Is it true that rats can squeeze themselves under doors?

It's pretty scary, but true: even very large rats can fit through
very tiny spaces. How tiny? Well, let's put it this way - if you
have a hole about the size of a nickel in your wall, you could
one day see a rat squeezing through it. Rats don't have bones.
They're made up of cartilage, which is flexible.

Can rats climb trees?

Yes, indeedy. They can climb trees and enter houses through
second-story windows. Better buy some screens. One type of rat -
the roof rat - is an agile climber that can shinny the outside of
a three-inch diameter pipe or any size pipe within three inches
of a wall. Rats are even capable of climbing INSIDE vertical
pipes that are one-and-a-half to four inches in diameter. What's
more, they're excellent jumpers and capable of dropping from a
height of fifty feet without seriously harming themselves.

Can rats swim?

Rats can hold their breath for three minutes and can tread water
for three days. Norway rats (the kind you're likely to see in US
cities) can swim as far as half a mile in open water. They can
also dive through water plumbing traps and swim through sewer
lines against strong water currents. No wonder these little guys
have been around for so long
post #21 of 29
post #22 of 29
Thread Starter 
Thanks for all your suggesions! You came up with a lot of ideas that I haven't thought of. I haven't had time to talk to my husband about it yet, been one of those weeks. I'm leaning towards poison just because I want to be able to wipe them out completely. There are so many of them that trapping would be difficult. Turns out they're not only in the shed, but they're in the grass and cluvert behind our house. They've been tunneling under our fence from back there and taking refuge in the shed. Thankfully, we don't have cats running lose in our neighborhood so I won't have to worry about cats eating anything bad. But I'm still going to call the city and see if they'll help take care of it. The grassy area and culvert are city property, so maybe they're responsible too.

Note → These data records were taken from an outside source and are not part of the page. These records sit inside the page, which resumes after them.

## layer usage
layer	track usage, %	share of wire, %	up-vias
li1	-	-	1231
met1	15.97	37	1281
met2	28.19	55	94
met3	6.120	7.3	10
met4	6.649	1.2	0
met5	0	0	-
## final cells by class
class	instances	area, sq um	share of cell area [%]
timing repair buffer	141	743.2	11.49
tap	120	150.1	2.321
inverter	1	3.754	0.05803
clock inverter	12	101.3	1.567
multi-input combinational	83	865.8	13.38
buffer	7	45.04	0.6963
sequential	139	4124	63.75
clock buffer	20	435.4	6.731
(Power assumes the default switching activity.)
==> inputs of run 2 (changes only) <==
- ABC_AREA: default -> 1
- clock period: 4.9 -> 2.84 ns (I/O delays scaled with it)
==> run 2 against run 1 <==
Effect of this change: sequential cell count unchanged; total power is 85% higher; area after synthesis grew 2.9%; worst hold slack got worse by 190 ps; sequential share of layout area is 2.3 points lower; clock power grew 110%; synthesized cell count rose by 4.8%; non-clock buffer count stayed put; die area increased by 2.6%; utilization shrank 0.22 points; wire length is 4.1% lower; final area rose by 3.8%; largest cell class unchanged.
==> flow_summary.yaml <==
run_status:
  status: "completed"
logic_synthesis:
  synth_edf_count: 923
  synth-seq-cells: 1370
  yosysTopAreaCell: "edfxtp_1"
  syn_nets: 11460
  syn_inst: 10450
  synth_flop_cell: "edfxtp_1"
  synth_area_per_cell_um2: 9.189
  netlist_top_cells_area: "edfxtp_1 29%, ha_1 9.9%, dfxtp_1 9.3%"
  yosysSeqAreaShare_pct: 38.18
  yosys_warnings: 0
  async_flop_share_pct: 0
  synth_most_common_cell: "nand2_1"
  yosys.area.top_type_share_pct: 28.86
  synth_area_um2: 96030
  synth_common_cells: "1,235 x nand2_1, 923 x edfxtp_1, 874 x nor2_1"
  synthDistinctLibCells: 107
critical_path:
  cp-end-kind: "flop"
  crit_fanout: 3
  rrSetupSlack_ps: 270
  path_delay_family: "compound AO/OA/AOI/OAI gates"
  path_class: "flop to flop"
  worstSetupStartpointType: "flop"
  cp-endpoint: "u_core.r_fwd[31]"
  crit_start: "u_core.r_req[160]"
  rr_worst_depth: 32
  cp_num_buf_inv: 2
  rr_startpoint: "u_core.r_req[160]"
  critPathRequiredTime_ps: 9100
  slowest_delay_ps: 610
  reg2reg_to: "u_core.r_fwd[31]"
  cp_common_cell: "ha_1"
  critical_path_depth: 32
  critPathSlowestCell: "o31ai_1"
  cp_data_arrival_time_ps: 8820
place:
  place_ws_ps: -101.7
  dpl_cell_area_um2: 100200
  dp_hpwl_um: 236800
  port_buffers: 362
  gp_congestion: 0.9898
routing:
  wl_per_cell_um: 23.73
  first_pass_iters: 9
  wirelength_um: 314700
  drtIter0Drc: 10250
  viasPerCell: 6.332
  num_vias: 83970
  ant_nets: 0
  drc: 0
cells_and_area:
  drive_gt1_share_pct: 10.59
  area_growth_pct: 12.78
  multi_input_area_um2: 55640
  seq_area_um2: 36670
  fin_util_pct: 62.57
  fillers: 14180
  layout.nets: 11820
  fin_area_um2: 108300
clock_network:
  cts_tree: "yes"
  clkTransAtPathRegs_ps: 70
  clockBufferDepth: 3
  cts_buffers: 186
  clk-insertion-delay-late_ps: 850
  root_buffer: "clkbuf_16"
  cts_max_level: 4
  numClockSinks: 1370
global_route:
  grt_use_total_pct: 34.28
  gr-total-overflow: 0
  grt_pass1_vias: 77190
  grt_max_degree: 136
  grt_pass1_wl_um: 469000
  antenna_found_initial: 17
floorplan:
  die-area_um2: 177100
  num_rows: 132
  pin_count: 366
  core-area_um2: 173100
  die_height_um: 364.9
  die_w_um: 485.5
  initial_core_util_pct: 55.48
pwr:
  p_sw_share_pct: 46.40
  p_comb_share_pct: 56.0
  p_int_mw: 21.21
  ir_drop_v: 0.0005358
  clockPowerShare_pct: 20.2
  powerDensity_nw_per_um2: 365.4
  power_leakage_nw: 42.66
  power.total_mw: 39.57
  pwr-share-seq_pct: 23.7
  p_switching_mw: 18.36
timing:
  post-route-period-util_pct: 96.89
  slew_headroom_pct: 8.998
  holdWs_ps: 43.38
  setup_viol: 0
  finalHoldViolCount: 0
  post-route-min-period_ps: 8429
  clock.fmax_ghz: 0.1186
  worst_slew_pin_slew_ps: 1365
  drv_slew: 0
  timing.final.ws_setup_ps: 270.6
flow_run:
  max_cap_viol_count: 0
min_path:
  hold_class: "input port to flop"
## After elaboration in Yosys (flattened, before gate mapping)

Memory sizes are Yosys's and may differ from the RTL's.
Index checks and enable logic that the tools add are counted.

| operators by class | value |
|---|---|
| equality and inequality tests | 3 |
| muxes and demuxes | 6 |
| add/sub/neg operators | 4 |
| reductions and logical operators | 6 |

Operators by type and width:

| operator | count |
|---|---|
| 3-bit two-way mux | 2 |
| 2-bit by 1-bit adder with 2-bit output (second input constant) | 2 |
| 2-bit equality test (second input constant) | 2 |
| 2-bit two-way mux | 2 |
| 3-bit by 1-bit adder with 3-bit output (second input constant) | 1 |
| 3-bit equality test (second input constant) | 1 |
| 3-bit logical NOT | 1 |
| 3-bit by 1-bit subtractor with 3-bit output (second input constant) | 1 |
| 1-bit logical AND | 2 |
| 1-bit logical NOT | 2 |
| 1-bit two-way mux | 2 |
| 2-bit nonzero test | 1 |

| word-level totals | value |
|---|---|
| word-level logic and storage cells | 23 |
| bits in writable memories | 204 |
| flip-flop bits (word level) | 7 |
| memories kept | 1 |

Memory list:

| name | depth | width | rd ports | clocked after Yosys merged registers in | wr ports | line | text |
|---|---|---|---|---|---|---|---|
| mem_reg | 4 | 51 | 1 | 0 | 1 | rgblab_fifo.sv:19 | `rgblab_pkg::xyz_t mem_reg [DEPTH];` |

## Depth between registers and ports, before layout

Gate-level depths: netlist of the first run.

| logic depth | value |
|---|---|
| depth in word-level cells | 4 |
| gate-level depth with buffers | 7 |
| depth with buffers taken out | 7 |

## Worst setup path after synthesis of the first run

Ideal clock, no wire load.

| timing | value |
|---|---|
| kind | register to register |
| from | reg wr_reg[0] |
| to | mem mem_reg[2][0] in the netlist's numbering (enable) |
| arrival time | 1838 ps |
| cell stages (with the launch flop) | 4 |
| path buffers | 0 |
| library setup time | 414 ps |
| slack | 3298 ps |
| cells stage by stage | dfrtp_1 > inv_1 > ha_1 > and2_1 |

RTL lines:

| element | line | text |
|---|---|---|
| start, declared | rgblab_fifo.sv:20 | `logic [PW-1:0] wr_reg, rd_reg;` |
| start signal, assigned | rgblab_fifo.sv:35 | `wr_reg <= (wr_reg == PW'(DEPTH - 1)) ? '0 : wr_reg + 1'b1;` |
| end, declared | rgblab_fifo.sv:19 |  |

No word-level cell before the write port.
==> src/sv/assert_macros.svh <==
// Assertion helpers shared by the RTL.
`ifndef ASSERT_MACROS_SVH
`define ASSERT_MACROS_SVH

// Implication checked on every rising clock edge outside reset.
`define ASSERT_IMPL(label, ante, cons, msg) \
    label: assert property (@(posedge i_clk) disable iff (!i_rst_n) (ante) |-> (cons)) \
        else $error(msg);

// Condition that must never be seen outside reset.
`define ASSERT_NEVER(label, cond, msg) \
    label: assert property (@(posedge i_clk) disable iff (!i_rst_n) !(cond)) \
        else $error(msg);

`endif

==> src/sv/plm_pkg.sv <==
`timescale 1ns / 1ps
`default_nettype none
// ----------------------------------------------------------------------------
// plm_pkg
// Shared codes, widths and the control bundle for the list editor cells.
// ----------------------------------------------------------------------------
package plm_pkg;

    localparam int CAPACITY_DEF = 128;
    // Widest control fields, sized for the largest supported list.
    localparam int CNT_MAX_W    = 11;

    localparam logic [2:0] OP_CLEAR     = 3'd0;
    localparam logic [2:0] OP_APPEND    = 3'd1;
    localparam logic [2:0] OP_INSERT    = 3'd2;
    localparam logic [2:0] OP_OVERWRITE = 3'd3;
    localparam logic [2:0] OP_DELETE    = 3'd4;
    localparam logic [2:0] OP_READ      = 3'd5;

    localparam logic [1:0] ST_OK     = 2'd0;
    localparam logic [1:0] ST_EMPTY  = 2'd1;
    localparam logic [1:0] ST_FULL   = 2'd2;
    localparam logic [1:0] ST_BADPOS = 2'd3;

    localparam logic [2:0] ACT_NONE  = 3'd0;
    localparam logic [2:0] ACT_WRITE = 3'd1;
    localparam logic [2:0] ACT_INS   = 3'd2;
    localparam logic [2:0] ACT_DEL   = 3'd3;
    localparam logic [2:0] ACT_LOAD  = 3'd4;
    localparam logic [2:0] ACT_SHIFT = 3'd5;

    typedef struct packed {
        logic [2:0]           act;
        logic [CNT_MAX_W-1:0] pos_idx;  // 0-based target cell
        logic [CNT_MAX_W-1:0] count;    // entry count before the item
        logic [31:0]          val;
    } t_cell_ctl;

endpackage
`default_nettype wire

==> src/sv/plm_cell.sv <==
`timescale 1ns / 1ps
`default_nettype none
// ----------------------------------------------------------------------------
// plm_cell
// One list slot: holds a word and a read lane stage, takes from neighbors.
// ----------------------------------------------------------------------------
module plm_cell
    import plm_pkg::*;
#(
    parameter int IDX = 0
) (
    input  wire logic        i_clk,
    input  wire t_cell_ctl   i_ctl,
    input  wire logic [31:0] i_left_word,
    input  wire logic [31:0] i_right_word,
    input  wire logic [31:0] i_right_lane,
    output logic      [31:0] o_word,
    output logic      [31:0] o_lane
);

    localparam logic [CNT_MAX_W-1:0] K = CNT_MAX_W'(IDX);

    logic [31:0] r_word, n_word;
    logic [31:0] r_lane, n_lane;

    always_comb begin
        n_word = r_word;
        n_lane = r_lane;
        case (i_ctl.act)
            ACT_WRITE: begin
                if (K == i_ctl.pos_idx) n_word = i_ctl.val;
            end
            ACT_INS: begin
                if (K == i_ctl.pos_idx) begin
                    n_word = i_ctl.val;
                end else if (K > i_ctl.pos_idx && K <= i_ctl.count) begin
                    n_word = i_left_word;
                end
            end
            ACT_DEL: begin
                if (K >= i_ctl.pos_idx && (K + 1'b1) < i_ctl.count) n_word = i_right_word;
            end
            ACT_LOAD:  n_lane = r_word;
            ACT_SHIFT: n_lane = i_right_lane;
            default: ;
        endcase
    end

    always_ff @(posedge i_clk) begin
        r_word <= n_word;
        r_lane <= n_lane;
    end

    assign o_word = r_word;
    assign o_lane = r_lane;

endmodule
`default_nettype wire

Anyway, I'll let you know what happens. I'm not too worried about them coming in the house. We've got a good cement foundation and no holes.
post #23 of 29
They might not be the cutest creatures around, but they sure are industrious little guys. Personally, I'm not in a big fan of rats; I don't know that I'd have one as a pet...but I've been told they make great pets. I certainly believe they have their place on earth, just as any creature does. They just have a bad rap.

I'd just like to recognize Illusion, Anne, and Donna for great advice and the links that were provided to trap these guys instead of killing them. I wouldn't want someone to kill a cat because it had kittens in someones shed. That would set me off too!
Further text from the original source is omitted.